Understanding Image Data

The illustrations in this documentation show the video stream and the contents of the memory buffer as a sequence of individual frames. In reality, each frame is a multidimensional array. The following figure illustrates the format of an individual frame.

Format of an Individual Frame

The following sections describes how the toolbox

This section also describes several ways to view acquired image data.

Determining the Dimensions of Image Data

The video format used by the image acquisition device is the primary determinant of the width, height, and the number of bands in each image frame. Image acquisition devices typically support multiple video formats. You select the video format when you create the video input object (described in Specifying the Video Format). The video input object stores the video format in the VideoFormat property.

Industry-standard video formats, such as RS170 or PAL, include specifications of the image frame width and height, referred to as the image resolution. For example, the RS170 standard defines the width and height of the image frame as 640-by-480 pixels. Other devices, such as digital cameras, support the definition of many different, nonstandard image resolutions. The video input object stores the video resolution in the VideoResolution property.

Each image frame is three dimensional; however, the video format determines the number of bands in the third dimension. For color video formats, such as RGB, each image frame has three bands: one each for the red, green, and blue data. Other video formats, such as the grayscale RS170 standard, have only a single band. The video input object stores the size of the third dimension in the NumberOfBands property.

    Note   Because devices typically express video resolution as width-by-height, the toolbox uses this convention for the VideoResolution property. However, when data is brought into the MATLAB® workspace, the image frame dimensions are listed in reverse order, height-by-width, because MATLAB expresses matrix dimensions as row-by-column.

ROIs and Image Dimensions

When you specify a region-of-interest (ROI) in the image being captured, the dimensions of the ROI determine the dimensions of the image frames returned. The VideoResolution property specifies the dimensions of the image data being provided by the device; the ROIPosition property specifies the dimensions of the image frames being logged. See the ROIPosition property reference page for more information.

Video Format and Image Dimensions

The following example illustrates how video format affects the size of the image frames returned.

  1. Select a video format — Use the imaqhwinfo function to view the list of video formats supported by your image acquisition device.

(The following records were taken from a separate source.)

<file path="run.sh">
#!/bin/bash
# the make line also repeats each setting of config.mk as NAME=value (left out here)
make -C /OpenROAD-flow-scripts/flow DESIGN_CONFIG=/design/flow/config.mk WORK_HOME=/design/flow/orfs CLKGATE_MAP_FILE= finish
</file>
<file path="design.v">
`timescale 1ns/1ps
module regfile(input             clk, 
               input             we, 
               input      [4:0]  ra1, ra2, wa, 
               input      [31:0] wd, 
               output reg [31:0] rd1, rd2);
	reg [31:0] R1;
	reg [31:0] R2;
	reg [31:0] R3;
	reg [31:0] R4;
	reg [31:0] R5;
	reg [31:0] R6;
	reg [31:0] R7;
	reg [31:0] R8;
	reg [31:0] R9;
	reg [31:0] R10;
	reg [31:0] R11;
	reg [31:0] R12;
	reg [31:0] R13;
	reg [31:0] R14;
	reg [31:0] R15;
	reg [31:0] R16;
	reg [31:0] R17;
	reg [31:0] R18;
	reg [31:0] R19;
	reg [31:0] R20;
	reg [31:0] R21;
	reg [31:0] R22;
	reg [31:0] R23;
	reg [31:0] R24;
	reg [31:0] R25;
	reg [31:0] R26;
	reg [31:0] R27;
	reg [31:0] R28;
	reg [31:0] R29;
	reg [31:0] R30;
	reg [31:0] R31;
	always @(posedge clk)
	begin
  	 if (we) 
	 begin
   		case (wa[4:0])
   		5'd0:   ;
   		5'd1:   R1  <= wd;
   		5'd2:   R2  <= wd;
   		5'd3:   R3  <= wd;
   		5'd4:   R4  <= wd;
   		5'd5:   R5  <= wd;
   		5'd6:   R6  <= wd;
   		5'd7:   R7  <= wd;
   		5'd8:   R8  <= wd;
   		5'd9:   R9  <= wd;
   		5'd10:  R10 <= wd;
   		5'd11:  R11 <= wd;
   		5'd12:  R12 <= wd;
   		5'd13:  R13 <= wd;
   		5'd14:  R14 <= wd;
   		5'd15:  R15 <= wd;
   		5'd16:  R16 <= wd;
   		5'd17:  R17 <= wd;
   		5'd18:  R18 <= wd;
   		5'd19:  R19 <= wd;
   		5'd20:  R20 <= wd;
   		5'd21:  R21 <= wd;
   		5'd22:  R22 <= wd;
   		5'd23:  R23 <= wd;
   		5'd24:  R24 <= wd;
   		5'd25:  R25 <= wd;
   		5'd26:  R26 <= wd;
   		5'd27:  R27 <= wd;
   		5'd28:  R28 <= wd;
   		5'd29:  R29 <= wd;
   		5'd30:  R30 <= wd;
   		5'd31:  R31 <= wd;
   		endcase
     end
	end
	always @(*)
	begin
		case (ra2[4:0])
		5'd0:   rd2 = 32'b0;
		5'd1:   rd2 = R1;
		5'd2:   rd2 = R2;
		5'd3:   rd2 = R3;
		5'd4:   rd2 = R4;
		5'd5:   rd2 = R5;
		5'd6:   rd2 = R6;
		5'd7:   rd2 = R7;
		5'd8:   rd2 = R8;
		5'd9:   rd2 = R9;
		5'd10:  rd2 = R10;
		5'd11:  rd2 = R11;
		5'd12:  rd2 = R12;
		5'd13:  rd2 = R13;
		5'd14:  rd2 = R14;
		5'd15:  rd2 = R15;
		5'd16:  rd2 = R16;
		5'd17:  rd2 = R17;
		5'd18:  rd2 = R18;
		5'd19:  rd2 = R19;
		5'd20:  rd2 = R20;
		5'd21:  rd2 = R21;
		5'd22:  rd2 = R22;
		5'd23:  rd2 = R23;
		5'd24:  rd2 = R24;
		5'd25:  rd2 = R25;
		5'd26:  rd2 = R26;
		5'd27:  rd2 = R27;
		5'd28:  rd2 = R28;
		5'd29:  rd2 = R29;
		5'd30:  rd2 = R30;
		5'd31:  rd2 = R31;
		endcase
	end
	always @(*)
	begin
		case (ra1[4:0])
		5'd0:   rd1 = 32'b0;
		5'd1:   rd1 = R1;
		5'd2:   rd1 = R2;
		5'd3:   rd1 = R3;
		5'd4:   rd1 = R4;
		5'd5:   rd1 = R5;
		5'd6:   rd1 = R6;
		5'd7:   rd1 = R7;
		5'd8:   rd1 = R8;
		5'd9:   rd1 = R9;
		5'd10:  rd1 = R10;
		5'd11:  rd1 = R11;
		5'd12:  rd1 = R12;
		5'd13:  rd1 = R13;
		5'd14:  rd1 = R14;
		5'd15:  rd1 = R15;
		5'd16:  rd1 = R16;
		5'd17:  rd1 = R17;
		5'd18:  rd1 = R18;
		5'd19:  rd1 = R19;
		5'd20:  rd1 = R20;
		5'd21:  rd1 = R21;
		5'd22:  rd1 = R22;
		5'd23:  rd1 = R23;
		5'd24:  rd1 = R24;
		5'd25:  rd1 = R25;
		5'd26:  rd1 = R26;
		5'd27:  rd1 = R27;
		5'd28:  rd1 = R28;
		5'd29:  rd1 = R29;
		5'd30:  rd1 = R30;
		5'd31:  rd1 = R31;
		endcase
	end
endmodule
module alu(input      [31:0] a, b, 
           input      [2:0]  alucont, 
           output reg [31:0] result,
           output            zero);
  wire [31:0] b2, sum, slt;
  assign b2 = alucont[2] ? ~b:b; 
  assign sum = a + b2 + alucont[2];
  assign slt = sum[31];
  always@(*)
    case(alucont[1:0])
      2'b00: result <= a & b;
      2'b01: result <= a | b;
      2'b10: result <= sum;
      2'b11: result <= slt;
    endcase
  assign zero = (result == 32'b0);
endmodule
module adder(input [31:0] a, b,
             output [31:0] y);
  assign y = a + b;
endmodule
module sl2(input  [31:0] a,
           output [31:0] y);
  assign y = {a[29:0], 2'b00};
endmodule
module sign_zero_ext(input      [15:0] a,
                     input             signext,
                     output reg [31:0] y);
   always @(*)
	begin
	   if (signext)  y <= {{16{a[15]}}, a[15:0]};
	   else          y <= {16'b0, a[15:0]};
	end
endmodule
module shift_left_16(input      [31:0] a,
		               input         shiftl16,
                     output reg [31:0] y);
   always @(*)
	begin
	   if (shiftl16) y = {a[15:0],16'b0};
	   else          y = a[31:0];
	end
endmodule
module flopr #(parameter WIDTH = 8)
              (input                  clk, reset,
               input      [WIDTH-1:0] d, 
               output reg [WIDTH-1:0] q);
  always @(posedge clk, posedge reset)
    if (reset) q <= 0;
    else       q <= d;
endmodule
module flopenr #(parameter WIDTH = 8)
                (input                  clk, reset,
                 input                  en,
                 input      [WIDTH-1:0] d, 
                 output reg [WIDTH-1:0] q);
  always @(posedge clk, posedge reset)
    if      (reset) q <= 0;
    else if (en)    q <= d;
endmodule
module mux2 #(parameter WIDTH = 8)
             (input  [WIDTH-1:0] d0, d1, 
              input              s, 
              output [WIDTH-1:0] y);
  assign y = s ? d1 : d0; 
endmodule
module mux4to1 #(parameter WIDTH = 8)
             (input  [WIDTH-1:0] d0, d1, d2, d3, 
              input        s0,
				  input  		s1,  
              output [WIDTH-1:0] y);
  assign y = s1 ? (s0 ? d3 : d2) : (s0 ? d1 : d0); 
endmodule
`timescale 1ns/1ps
module mips(input         clk, reset,
            output [31:0] pc,
            input  [31:0] instr,
            output        memwrite,
            output [31:0] memaddr,
            output [31:0] memwritedata,
            input  [31:0] memreaddata);
  wire        signext, shiftl16, memtoreg, branch;
  wire        pcsrc, zero;
  wire        alusrc, regdst, regwrite, jump;
  wire [2:0]  alucontrol;
  wire 		  stall;
  wire ID_EX_memtoreg;
  wire [4:0] ID_EX_rs, ID_EX_rt, IF_ID_rs, IF_ID_rt;
  wire EX_MEM_regwrite;   
  wire [1:0] ForwardC, ForwardD;
  wire ForwardA, ForwardB;
  wire [4:0] EX_MEM_writereg, MEM_WB_writereg;
  wire [31:0] IF_ID_instr;
  wire flush;
  controller c(
    .stall     (stall),
	 .flush     (flush),		 
    .clk       (clk),
	 .reset     (reset),		 
    .op         (IF_ID_instr[31:26]), 
		.funct      (IF_ID_instr[5:0]), 
		.zero       (zero),
		.signext    (signext),
		.shiftl16   (shiftl16),
		.MEM_WB_memtoreg   (memtoreg),
		.EX_MEM_memwrite   (memwrite),
		.pcsrc      (pcsrc),
		.ID_EX_alusrc     (alusrc),
		.ID_EX_regdst     (regdst),
		.MEM_WB_regwrite   (regwrite),
		.EX_MEM_regwrite   (EX_MEM_regwrite),
		.ID_EX_jump       (jump),
		.alucontrol (alucontrol),
		.ID_EX_memtoreg  (ID_EX_memtoreg)
		);
  datapath dp(
    .flush      (flush),    
    .stall      (stall),    
    .clk        (clk),
    .reset      (reset),
    .signext    (signext),
    .shiftl16   (shiftl16),
    .memtoreg   (memtoreg),
    .pcsrc      (pcsrc),
    .alusrc     (alusrc),
    .regdst     (regdst),
    .regwrite   (regwrite),
    .jump       (jump),
    .alucontrol (alucontrol),
    .EX_MEM_zero       (zero),   
    .pc         (pc),
    .instr      (instr),
    .EX_MEM_aluout     (memaddr), 
    .EX_MEM_writedata  (memwritedata),
    .readdata   (memreaddata),
	 .IF_ID_instr (IF_ID_instr),
	 .IF_ID_rs   (IF_ID_rs), 
	 .IF_ID_rt   (IF_ID_rt), 
	 .ID_EX_rt   (ID_EX_rt),
	 .ID_EX_rs   (ID_EX_rs),
	 .ForwardA   (ForwardA),
	 .ForwardB   (ForwardB),
	 .ForwardC   (ForwardC),
	 .ForwardD   (ForwardD),
	 .EX_MEM_writereg (EX_MEM_writereg), 
	 .MEM_WB_writereg (MEM_WB_writereg));
	hazard_detection hz (
	.reset      (reset),
	.stall      (stall),
	.ID_EX_memtoreg  (ID_EX_memtoreg),
	.IF_ID_rs   (IF_ID_rs), 
	.IF_ID_rt   (IF_ID_rt), 
	.ID_EX_rt   (ID_EX_rt),
	.flush      (flush),
	.jump       (jump),
	.pcsrc      (pcsrc));
	forwarding_unit fwd (
	.EX_MEM_regwrite  (EX_MEM_regwrite),
	.MEM_WB_regwrite  (regwrite),
	.IF_ID_rs         (IF_ID_rs),
	.IF_ID_rt         (IF_ID_rt),
	.ID_EX_rs         (ID_EX_rs),
	.ID_EX_rt         (ID_EX_rt),
	.EX_MEM_writereg  (EX_MEM_writereg),
	.MEM_WB_writereg  (MEM_WB_writereg),
	.ForwardA         (ForwardA),
	.ForwardB         (ForwardB),
	.ForwardC         (ForwardC),
	.ForwardD         (ForwardD));
endmodule
module forwarding_unit (
						input            EX_MEM_regwrite, MEM_WB_regwrite,
                  input      [4:0] IF_ID_rs, IF_ID_rt, ID_EX_rs, ID_EX_rt, EX_MEM_writereg, MEM_WB_writereg,
                  output reg [1:0] ForwardC, ForwardD,
						output reg ForwardA, ForwardB);
  always @(*) 
  begin
    if (MEM_WB_regwrite & MEM_WB_writereg == IF_ID_rs) 
		ForwardA = 1'b1;
    else 
		ForwardA = 1'b0;
    if (MEM_WB_regwrite & MEM_WB_writereg == IF_ID_rt) 
		ForwardB = 1'b1;
    else 
		ForwardB = 1'b0;
    if (EX_MEM_regwrite & EX_MEM_writereg == ID_EX_rs) 
		ForwardC[1:0] = 2'b01;
    else if (MEM_WB_regwrite & MEM_WB_writereg == ID_EX_rs) 
		ForwardC[1:0] = 2'b10;
    else 
		ForwardC[1:0] = 2'b00;
    if (EX_MEM_regwrite & EX_MEM_writereg == ID_EX_rt) 
		ForwardD[1:0] = 2'b01;
    else if (MEM_WB_regwrite & MEM_WB_writereg == ID_EX_rt) 
		ForwardD[1:0] = 2'b10;
    else 
		ForwardD[1:0] = 2'b00;
  end
endmodule
module hazard_detection (
								input reset,
								input ID_EX_memtoreg,   
								input [4:0] ID_EX_rt,  IF_ID_rs, IF_ID_rt,
								input pcsrc, jump,
								output reg stall, 
								output reg flush
								);
  always @(*) begin
  if (reset == 1)
   stall = 1'b0;
  else if ((ID_EX_memtoreg==1) & (IF_ID_rs == ID_EX_rt))
	stall = 1'b1;
  else if ((ID_EX_memtoreg==1) & (IF_ID_rt == ID_EX_rt))
	stall = 1'b1;
  else 
	stall = 1'b0;
  end
  always @(*) begin
  if (reset == 1)
   flush = 1'b0;
  if (pcsrc | jump)
   flush = 1'b1;
  else
	flush = 1'b0;
  end
endmodule
module controller(  
						input clk, reset, stall, flush,     
						input  [5:0] op, funct,
                  input        zero,
                  output       signext,
                  output       shiftl16,
                  output       MEM_WB_memtoreg, EX_MEM_memwrite,
                  output       pcsrc, ID_EX_alusrc,
                  output       ID_EX_regdst, MEM_WB_regwrite,
                  output       ID_EX_jump,
                  output [2:0] alucontrol,
						output ID_EX_memtoreg,
						output EX_MEM_regwrite
						);
  wire [1:0] aluop;
  wire       branch;
  wire [1:0] hz_aluop;
  wire hz_memtoreg, hz_memwrite, hz_branch, hz_alusrc, hz_regdst, hz_regwrite, hz_jump;
  wire ID_EX_memwrite, ID_EX_branch, ID_EX_regwrite;   
  wire [5:0] ID_EX_funct;
  wire [1:0] ID_EX_aluop;
  wire EX_MEM_memtoreg, EX_MEM_branch;  
  mux2 #(9) hazard (
    .d0 ({memtoreg, memwrite, branch, alusrc, regdst, regwrite, aluop, jump}),
    .d1 (9'b0),
    .s  (stall | flush),
    .y  ({hz_memtoreg, hz_memwrite, hz_branch, hz_alusrc, hz_regdst, hz_regwrite, hz_aluop, hz_jump}));
  flopr #(15) ID_EX (
    .clk (clk),
    .reset (reset),
    .d  ({hz_memtoreg, hz_memwrite, hz_branch, hz_alusrc, hz_regdst, hz_regwrite, hz_aluop, funct, hz_jump}),
    .q  ({ID_EX_memtoreg, ID_EX_memwrite, ID_EX_branch, ID_EX_alusrc, ID_EX_regdst, ID_EX_regwrite, ID_EX_aluop, ID_EX_funct, ID_EX_jump}));
  flopr #(4) EX_MEM (
    .clk (clk),
	 .reset (reset),
	 .d  ({ID_EX_memtoreg, ID_EX_memwrite, ID_EX_branch, ID_EX_regwrite}),
	 .q  ({EX_MEM_memtoreg, EX_MEM_memwrite, EX_MEM_branch, EX_MEM_regwrite}));
  flopr #(2) MEM_WB (
    .clk (clk),
	 .reset (reset),
	 .d  ({EX_MEM_regwrite, EX_MEM_memtoreg}),
	 .q  ({MEM_WB_regwrite, MEM_WB_memtoreg}));
  maindec md(
    .op       (op),
	 .funct	  (funct),    
    .signext  (signext),
    .shiftl16 (shiftl16),
    .memtoreg (memtoreg),
    .memwrite (memwrite),
    .branch   (branch),
    .alusrc   (alusrc),
    .regdst   (regdst),
    .regwrite (regwrite),
    .jump     (jump),
    .aluop    (aluop));
  aludec ad( 
    .op         (op),
    .funct      (ID_EX_funct),
    .aluop      (ID_EX_aluop), 
    .alucontrol (alucontrol));
  assign pcsrc = op[0] ? (EX_MEM_branch & ~zero) : (EX_MEM_branch & zero);  
endmodule
module maindec(input  [5:0] op, funct,   
               output       signext,
               output       shiftl16,
               output       memtoreg, memwrite,
               output       branch, alusrc,
               output       regdst, regwrite,
               output       jump,
               output [1:0] aluop);
  reg [10:0] controls;
  assign {signext, shiftl16, regwrite, regdst, alusrc, branch, memwrite,
          memtoreg, jump, aluop} = controls;
  always @(*)
    case(op)
      6'b000000:
		if (funct == 6'b001000)
			controls <= 11'b00000000100; 
      else if(funct == 6'b000000)
			controls <= 11'b00000000000;  
		else
			controls <= 11'b00110000011;  
      6'b100011: controls <= 11'b10101001000;  
      6'b101011: controls <= 11'b10001010000;  
      6'b000100: controls <= 11'b10000100001;  
		6'b000101: controls <= 11'b10000100001;  
      6'b001000, 
      6'b001001: controls <= 11'b10101000000;  
      6'b001101: controls <= 11'b00101000010;  
      6'b001111: controls <= 11'b01101000000;  
      6'b000010: controls <= 11'b00000000100;  
		6'b000011: controls <= 11'b00100000100;  
		6'b001010: controls <= 11'b10101000011;  
      default:   controls <= 11'b00000000000;  
    endcase
endmodule
module aludec(input      [5:0] funct,
              input      [1:0] aluop,
              output reg [2:0] alucontrol,
				  input      [5:0] op);
  always @(*)
    case(aluop)
      2'b00: alucontrol <= 3'b010;   
      2'b01: alucontrol <= 3'b110;   
      2'b10: alucontrol <= 3'b001;   
		default: case(op)
			 6'b001010: alucontrol <= 3'b111;  
      default: case(funct)           
          6'b100000,
          6'b100001: alucontrol <= 3'b010;  
          6'b100010,
          6'b100011: alucontrol <= 3'b110;  
          6'b100100: alucontrol <= 3'b000;  
          6'b100101: alucontrol <= 3'b001;  
			 6'b101010: alucontrol <= 3'b111;  
          6'b101011: alucontrol <= 3'b111;  
          default:   alucontrol <= 3'b010;  
        endcase
    endcase
    endcase
endmodule
module datapath(input         clk, reset,
                input         signext,
                input         shiftl16,
                input         memtoreg, pcsrc,
                input         alusrc, regdst,
                input         regwrite, jump,
                input  [2:0]  alucontrol,
                output        EX_MEM_zero,
                output [31:0] pc,
                input  [31:0] instr,
                output [31:0] EX_MEM_aluout, EX_MEM_writedata,
                input  [31:0] readdata,
					 output [4:0] IF_ID_rs, IF_ID_rt, ID_EX_rs, ID_EX_rt,
					 input stall, flush,
					 input ForwardA, ForwardB,
					 input [1:0] ForwardC, ForwardD,
					 output [4:0] EX_MEM_writereg, MEM_WB_writereg,
					 output [31:0] IF_ID_instr);
  wire [4:0]  writereg, wa_mux_result;
  wire [31:0] pcnext, pcnextbr, pcplus4, pcbranch;
  wire [31:0] signimm, signimmsh, shiftedimm;
  wire [31:0] srca, srcb;
  wire [31:0] result, jr_pc_result, wd_mux_result;
  wire        shift;
  wire [4:0] ra1_mux_result;
  wire [31:0] MEM_WB_readdata ,MEM_WB_aluout;  
  wire [31:0] aluout;  
  wire [31:0] ID_EX_pcplus4_out;
  wire [31:0] ID_EX_srca, ID_EX_writedata, ID_EX_shiftedimm;
  wire [31:0] IF_ID_pcplus4_out;
  wire [31:0] fwd_srca, fwd_writedata;
  wire [31:0] fwd_srca2, fwd_writedata2;
  wire [4:0]  IF_ID_rd, ID_EX_rd;
  wire [31:0] writedata;
  wire [31:0] pcnext_flush;
  assign IF_ID_rs = IF_ID_instr[25:21];
  assign IF_ID_rt = IF_ID_instr[20:16];
  assign IF_ID_rd = IF_ID_instr[15:11];
  flopenr #(32) pcreg(
    .clk   (clk),
    .reset (reset),
	 .en    (~stall),
    .d     (pcnext_flush),
    .q     (pc));
  adder pcadd1(
    .a (pc),
    .b (32'b100),
    .y (pcplus4));
  sl2 immsh(
    .a (signimm),
    .y (signimmsh));
  adder pcadd2(
    .a (ID_EX_pcplus4_out),
    .b (signimmsh),
    .y (pcbranch));
  mux2 #(32) pcbrmux(
    .d0  (pcplus4),
    .d1  (pcbranch),
    .s   (pcsrc),
    .y   (pcnextbr));
  mux2 #(32) pcmux(
    .d0   (pcnextbr),
    .d1   (jr_pc_result),   
    .s    (~IF_ID_instr[31] & ~IF_ID_instr[30] & ~IF_ID_instr[29] & ~IF_ID_instr[28] & ~IF_ID_instr[27] & ~IF_ID_instr[26] & ~IF_ID_instr[0] & ~IF_ID_instr[1] & ~IF_ID_instr[2] & IF_ID_instr[3] & ~IF_ID_instr[4] & ~IF_ID_instr[5]),
    .y    (pcnext));
   mux2 #(32) pcmux_flush(   
    .d0   (pcplus4),
    .d1   (pcnext),
    .s    (flush),
    .y    (pcnext_flush));
  regfile rf(
    .clk     (clk),
    .we      (regwrite),
    .ra1     (IF_ID_instr[25:21]),
    .ra2     (ra1_mux_result),
    .wa      (wa_mux_result),
    .wd      (wd_mux_result),
    .rd1     (srca),
    .rd2     (writedata));
  mux2 #(5) wrmux(
    .d0  (ID_EX_rt),
    .d1  (ID_EX_rd),
    .s   (regdst),
    .y   (writereg));
  mux2 #(32) resmux(
    .d0 (MEM_WB_aluout),
    .d1 (MEM_WB_readdata),
    .s  (memtoreg),
    .y  (result));
  sign_zero_ext sze(
    .a       (IF_ID_instr[15:0]),
    .signext (signext),
    .y       (signimm[31:0]));
  shift_left_16 sl16(
    .a         (signimm[31:0]),
    .shiftl16  (shiftl16),
    .y         (shiftedimm[31:0]));
  mux2 #(32) srcbmux(
    .d0 (fwd_writedata2),
    .d1 (ID_EX_shiftedimm[31:0]),
    .s  (alusrc),
    .y  (srcb));
  alu alu(
    .a       (fwd_srca2),
    .b       (srcb),
    .alucont (alucontrol),
    .result  (aluout),
    .zero    (zero));
	 mux2 #(32) wd_mux(
    .d0 (result),
    .d1 (IF_ID_pcplus4_out),
    .s  (jump),
    .y  (wd_mux_result));  
	 mux2 #(5) wa_mux(
    .d0 (MEM_WB_writereg),
    .d1 (5'b11111),
    .s  (jump),
    .y  (wa_mux_result));   
	 mux2 #(5) ra1_mux(
    .d0 (IF_ID_instr[20:16]),
    .d1 (5'b11111),
    .s  (~IF_ID_instr[31] & ~IF_ID_instr[30] & ~IF_ID_instr[29] & ~IF_ID_instr[28] & ~IF_ID_instr[27] & ~IF_ID_instr[26] & ~IF_ID_instr[0] & ~IF_ID_instr[1] & ~IF_ID_instr[2] & IF_ID_instr[3] & ~IF_ID_instr[4] & ~IF_ID_instr[5]),  
    .y  (ra1_mux_result));   
	 mux2 #(32) jr_pc_mux(
    .d0 ({pcplus4[31:28], IF_ID_instr[25:0], 2'b00}),
    .d1 (writedata),
    .s  (~IF_ID_instr[31] & ~IF_ID_instr[30] & ~IF_ID_instr[29] & ~IF_ID_instr[28] & ~IF_ID_instr[27] & ~IF_ID_instr[26] & ~IF_ID_instr[0] & ~IF_ID_instr[1] & ~IF_ID_instr[2] & IF_ID_instr[3] & ~IF_ID_instr[4] & ~IF_ID_instr[5]),
    .y  (jr_pc_result));   
	 flopenr #(32) IF_ID(
    .clk   (clk),
    .reset (reset),
    .en    (~stall),
    .d     (flush ? 32'b0 : {instr}),
    .q     ({IF_ID_instr}));
	 flopenr #(32) IF_ID_pcplus4 (   
	 .clk   (clk), 
	 .reset (reset),
	 .en    (~stall),
	 .d     (pcplus4),
	 .q     (IF_ID_pcplus4_out));
	 flopr #(111) ID_EX(    
    .clk   (clk),
    .reset (reset),
    .d     ({fwd_srca, fwd_writedata, shiftedimm, IF_ID_rs, IF_ID_rt, IF_ID_rd}),
    .q     ({ID_EX_srca, ID_EX_writedata, ID_EX_shiftedimm, ID_EX_rs, ID_EX_rt, ID_EX_rd}));
	 flopr #(32) ID_EX_pcplus4 (
	 .clk   (clk), 
	 .reset (reset),
	 .d     (IF_ID_pcplus4_out),
	 .q     (ID_EX_pcplus4_out));
	 flopr #(70) EX_MEM(    
    .clk   (clk),
    .reset (reset),
    .d     ({aluout, fwd_writedata2, writereg, zero}),   
    .q     ({EX_MEM_aluout, EX_MEM_writedata, EX_MEM_writereg, EX_MEM_zero}));
	 flopr #(69) MEM_WB(
    .clk   (clk),
    .reset (reset),
    .d     ({readdata, EX_MEM_aluout, EX_MEM_writereg}),
    .q     ({MEM_WB_readdata, MEM_WB_aluout, MEM_WB_writereg}));
	 mux2 #(32) fwd_before_srca(
    .d0 (srca),
    .d1 (result),
    .s  (ForwardA),
    .y  (fwd_srca));
	 mux2 #(32) fwd_before_writedata(
    .d0 (writedata),
    .d1 (result),
    .s  (ForwardB),
    .y  (fwd_writedata));
	 mux4to1 #(32) fwd_after_srca(
    .d0 (ID_EX_srca),
    .d1 (EX_MEM_aluout),
    .d2 (result),
    .d3 (32'b0),
    .s0 (ForwardC[0]),
	 .s1 (ForwardC[1]),
    .y  (fwd_srca2));
	 mux4to1 #(32) fwd_after_writedata(
    .d0 (ID_EX_writedata),
    .d1 (EX_MEM_aluout),
    .d2 (result),
    .d3 (32'b0),
    .s0 (ForwardD[0]),
	 .s1 (ForwardD[1]),
    .y  (fwd_writedata2));
endmodule
</file>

This example shows the video formats supported by a Matrox® Orion frame grabber. The formats are industry standard, such as RS170, NTSC, and PAL. These standards define the image resolution.

    info = imaqhwinfo('matrox');
    
    info.DeviceInfo.SupportedFormats
    
    ans = 
      Columns 1 through 4
    
        'M_RS170'    'M_RS170_VIA_RGB'    'M_CCIR'    'M_CCIR_VIA_RGB'    
    
      Columns 5 through 8
    
    'M_NTSC'    'M_NTSC_RGB'      'M_NTSC_YC'    'M_PAL' 
    
      Columns 9 through 10
    
    'M_PAL_RGB'    'M_PAL_YC'
  2. Create an image acquisition object — This example creates a video input object for a Matrox image acquisition device using the default video format, RS170. To run this example on your system, use the imaqhwinfo function to get the object constructor for your image acquisition device and substitute that syntax for the following code.

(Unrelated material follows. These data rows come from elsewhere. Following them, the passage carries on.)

// axis_matmul2x2
module axis_matmul2x2(
    input                       clk             ,
    input                       rst             ,
    input                       s_axis_tvalid   ,
    input     [31 : 0]          s_axis_tdata    ,
    input                       s_axis_tlast    ,
    output                      s_axis_tready   ,
    output                      m_axis_tvalid   ,
    output    [31 : 0]          m_axis_tdata    ,
    output                      m_axis_tlast    ,
    input                       m_axis_tready   
);
    wire [3:0]  io_in_a_0;
    wire [3:0]  io_in_a_1;
    wire [3:0]  io_in_b_0;
    wire [3:0]  io_in_b_1;
    wire [15:0] io_out_c_0;
    wire [15:0] io_out_c_1;
    assign io_in_a_0 = s_axis_tdata[00+:4];
    assign io_in_a_1 = s_axis_tdata[08+:4];
    assign io_in_b_0 = s_axis_tdata[16+:4];
    assign io_in_b_1 = s_axis_tdata[24+:4];
    assign m_axis_tdata = {io_out_c_1,io_out_c_0};
    assign m_axis_tlast = m_axis_tvalid;
    top u_top(
        .clock        (clk              ),
        .reset        (rst              ),
        .io_in_valid  (s_axis_tvalid    ),
        .io_out_ready (s_axis_tready    ),
        .io_in_a_0    (io_in_a_0        ),
        .io_in_a_1    (io_in_a_1        ),
        .io_in_b_0    (io_in_b_0        ),
        .io_in_b_1    (io_in_b_1        ),
        .io_in_c_0    (16'b0            ),
  ...
For scale: about 14,000 µm² of cells after synthesis.
Settings: LEC_CHECK=0, CAP_MARGIN=20, CORE_MARGIN=2, CORE_UTILIZATION=58, SLEW_MARGIN=20; clock period 4.11 ns.
run.sh (not shown) runs the stock make flow with config.mk's settings and CLKGATE_MAP_FILE=.
The starting point finished but failed the layout checks on setup timing.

    vid = videoinput('matrox',1);
  3. View the video format and video resolution properties — The toolbox creates the object with the default video format. This format defines the video resolution.

    get(vid,'VideoFormat')
    
    ans =
    
       M_RS170
    
    get(vid,'VideoResolution')
    
    ans =
    
       [640 480]
  4. Bring a single frame into the workspace — Call the getsnapshot function to bring a frame into the workspace.

    frame = getsnapshot(vid);

    The dimensions of the returned data reflect the image resolution and the value of the NumberOfBands property.

    vid.NumberOfBands
    ans =
    
       1
    
    size(frame)
    
    ans =
    
       480 640
  5. Start the image acquisition object — Call the start function to start the image acquisition object.

    start(vid)

    The object executes an immediate trigger and begins acquiring frames of data.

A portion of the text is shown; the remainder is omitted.